News & Resources

How to Deal with Unexplained Infertility

March 04, 2013
By Dr. Sejal Dharia Patel

A negative pregnancy test again. My aunt went into the bathroom and cried for six hours. After every IVF cycle, we all grieved her loss of implantation; we grieved over her social isolation, and her depressed spirit. There was no happiness, only hopefulness after the transfer until the first spot of blood or the negative pregnancy test and then back to the bathroom for more tears.

Infertility is depleting. It represents many losses, such as, the loss of fertility and reproductive ability, the loss of an embryo, the loss of a pregnancy with miscarriage, and/or the loss of a child and biological offspring with a stillborn or neonatal death. Thus, grief is a normal reaction. However, when the loss is of a potential, not an actual loss, the couple may not realize they are allowed to grieve. However, without the ability to grieve the impact on the patient and her partner can be grave: from social isolation, marital discord and ultimately depression.

Infertility and miscarriages evoke emotional losses that are overwhelming to patients but may be classified into four main phases: the initial phase (shock, surprise, denial); the reactive phase (frustration, anger, anxiety, guilt, grief, depression, isolation); the adaptive phase (acceptance) and a resolution phase (planning for future solutions).

As a patient undergoes the four main phases, influences of the event itself, the patient's personality, cultural factors and social support from close family and friends can all influence their grieving process and their ability to cope.

Coping mechanisms will vary from patient to patient, however a few tips to keep in mind that will help as your transition through your four phases include:

1. Do not blame yourself-Negative thinking patterns can only make matters worse. Remember that infertility is not your fault. Concentrate on your future.
2. Work as a team with your partner-Do not blame one another for the difficulty encountered.
3. Educate yourself-This will eliminate the unknown and the associated speculation.
4. Set limits on how long you are willing to try and decide on what you are willing to pay. This will help you and your provider create a customized plan for you that help you reach your goals.
5. Get support from professionals and others with infertility problems to help you through your infertility journey. Programs such as the Mind-Body Program through Alice Domar, PhD have been shown to improve outcomes.
6. Feel comfortable avoiding activities which are focused on pregnancy or births (i.e. baby showers).
7. Balance optimism and realism-Realize that infertility is a journey. For most there is success, however, for some there is not and one should be prepared.
8. Take care of yourself by pursuing other interests.
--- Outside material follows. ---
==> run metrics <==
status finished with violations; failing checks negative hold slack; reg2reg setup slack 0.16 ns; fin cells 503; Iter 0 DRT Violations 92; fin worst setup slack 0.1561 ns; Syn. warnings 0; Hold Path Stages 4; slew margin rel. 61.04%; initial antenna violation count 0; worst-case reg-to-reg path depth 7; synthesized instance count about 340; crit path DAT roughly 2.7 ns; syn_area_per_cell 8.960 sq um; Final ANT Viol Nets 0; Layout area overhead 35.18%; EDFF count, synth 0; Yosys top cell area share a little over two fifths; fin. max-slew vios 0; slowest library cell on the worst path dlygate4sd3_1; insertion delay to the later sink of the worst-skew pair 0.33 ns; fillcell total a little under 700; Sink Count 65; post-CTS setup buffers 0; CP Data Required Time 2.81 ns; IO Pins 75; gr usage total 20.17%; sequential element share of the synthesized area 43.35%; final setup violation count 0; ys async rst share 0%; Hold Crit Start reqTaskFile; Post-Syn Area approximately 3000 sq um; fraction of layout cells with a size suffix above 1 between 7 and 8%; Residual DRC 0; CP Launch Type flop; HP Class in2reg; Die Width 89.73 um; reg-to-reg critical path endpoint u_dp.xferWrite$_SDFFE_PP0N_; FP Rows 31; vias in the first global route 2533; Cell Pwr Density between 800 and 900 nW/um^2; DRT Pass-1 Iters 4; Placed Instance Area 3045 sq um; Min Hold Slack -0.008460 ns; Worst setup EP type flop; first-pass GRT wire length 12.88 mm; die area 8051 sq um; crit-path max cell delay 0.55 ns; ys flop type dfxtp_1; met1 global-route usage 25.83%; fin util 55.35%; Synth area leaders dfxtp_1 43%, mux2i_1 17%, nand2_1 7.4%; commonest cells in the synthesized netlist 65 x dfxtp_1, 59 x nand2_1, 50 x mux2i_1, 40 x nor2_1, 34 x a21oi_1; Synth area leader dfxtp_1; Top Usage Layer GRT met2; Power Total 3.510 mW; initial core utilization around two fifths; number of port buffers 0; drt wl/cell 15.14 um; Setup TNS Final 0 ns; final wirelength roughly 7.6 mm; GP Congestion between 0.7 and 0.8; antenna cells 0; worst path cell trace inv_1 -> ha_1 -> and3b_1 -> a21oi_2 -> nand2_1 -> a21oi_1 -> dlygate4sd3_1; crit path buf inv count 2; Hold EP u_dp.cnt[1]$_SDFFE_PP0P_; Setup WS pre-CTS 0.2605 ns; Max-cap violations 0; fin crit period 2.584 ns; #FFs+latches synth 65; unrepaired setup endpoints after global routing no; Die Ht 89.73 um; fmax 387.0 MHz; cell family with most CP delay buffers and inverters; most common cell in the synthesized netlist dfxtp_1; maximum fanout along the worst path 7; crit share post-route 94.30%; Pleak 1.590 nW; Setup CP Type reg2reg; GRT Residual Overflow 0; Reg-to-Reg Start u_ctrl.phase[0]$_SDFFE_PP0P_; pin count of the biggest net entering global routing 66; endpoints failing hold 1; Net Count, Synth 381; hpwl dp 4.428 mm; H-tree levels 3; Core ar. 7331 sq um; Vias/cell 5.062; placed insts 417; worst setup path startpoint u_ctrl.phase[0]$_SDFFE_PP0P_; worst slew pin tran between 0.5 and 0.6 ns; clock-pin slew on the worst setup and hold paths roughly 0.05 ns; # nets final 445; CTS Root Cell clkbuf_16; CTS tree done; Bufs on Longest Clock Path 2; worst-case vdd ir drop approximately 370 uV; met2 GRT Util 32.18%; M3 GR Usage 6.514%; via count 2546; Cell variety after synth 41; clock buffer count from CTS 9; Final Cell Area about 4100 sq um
As you look to the community to help and support you, look for psychologists who have experience in infertility counseling. Take the time to look for support groups where you can relay your experiences, learn from others and create a support structure with those who understand. Finally look to books to help.

One resource is Alice Domar's book on Conquering Infertility, which provides some guidance on what they need most from stress relief, support and hope. Another great resource is "I never held you: Miscarriage, Grief, Healing and Recovery by Ellen Dubois and Dr. Linda Backman.

For my aunt, in her last IVF cycle, she conceived and nine months later, a beautiful baby girl. However, the crying, the guilt and the anger my aunt and I never forgot.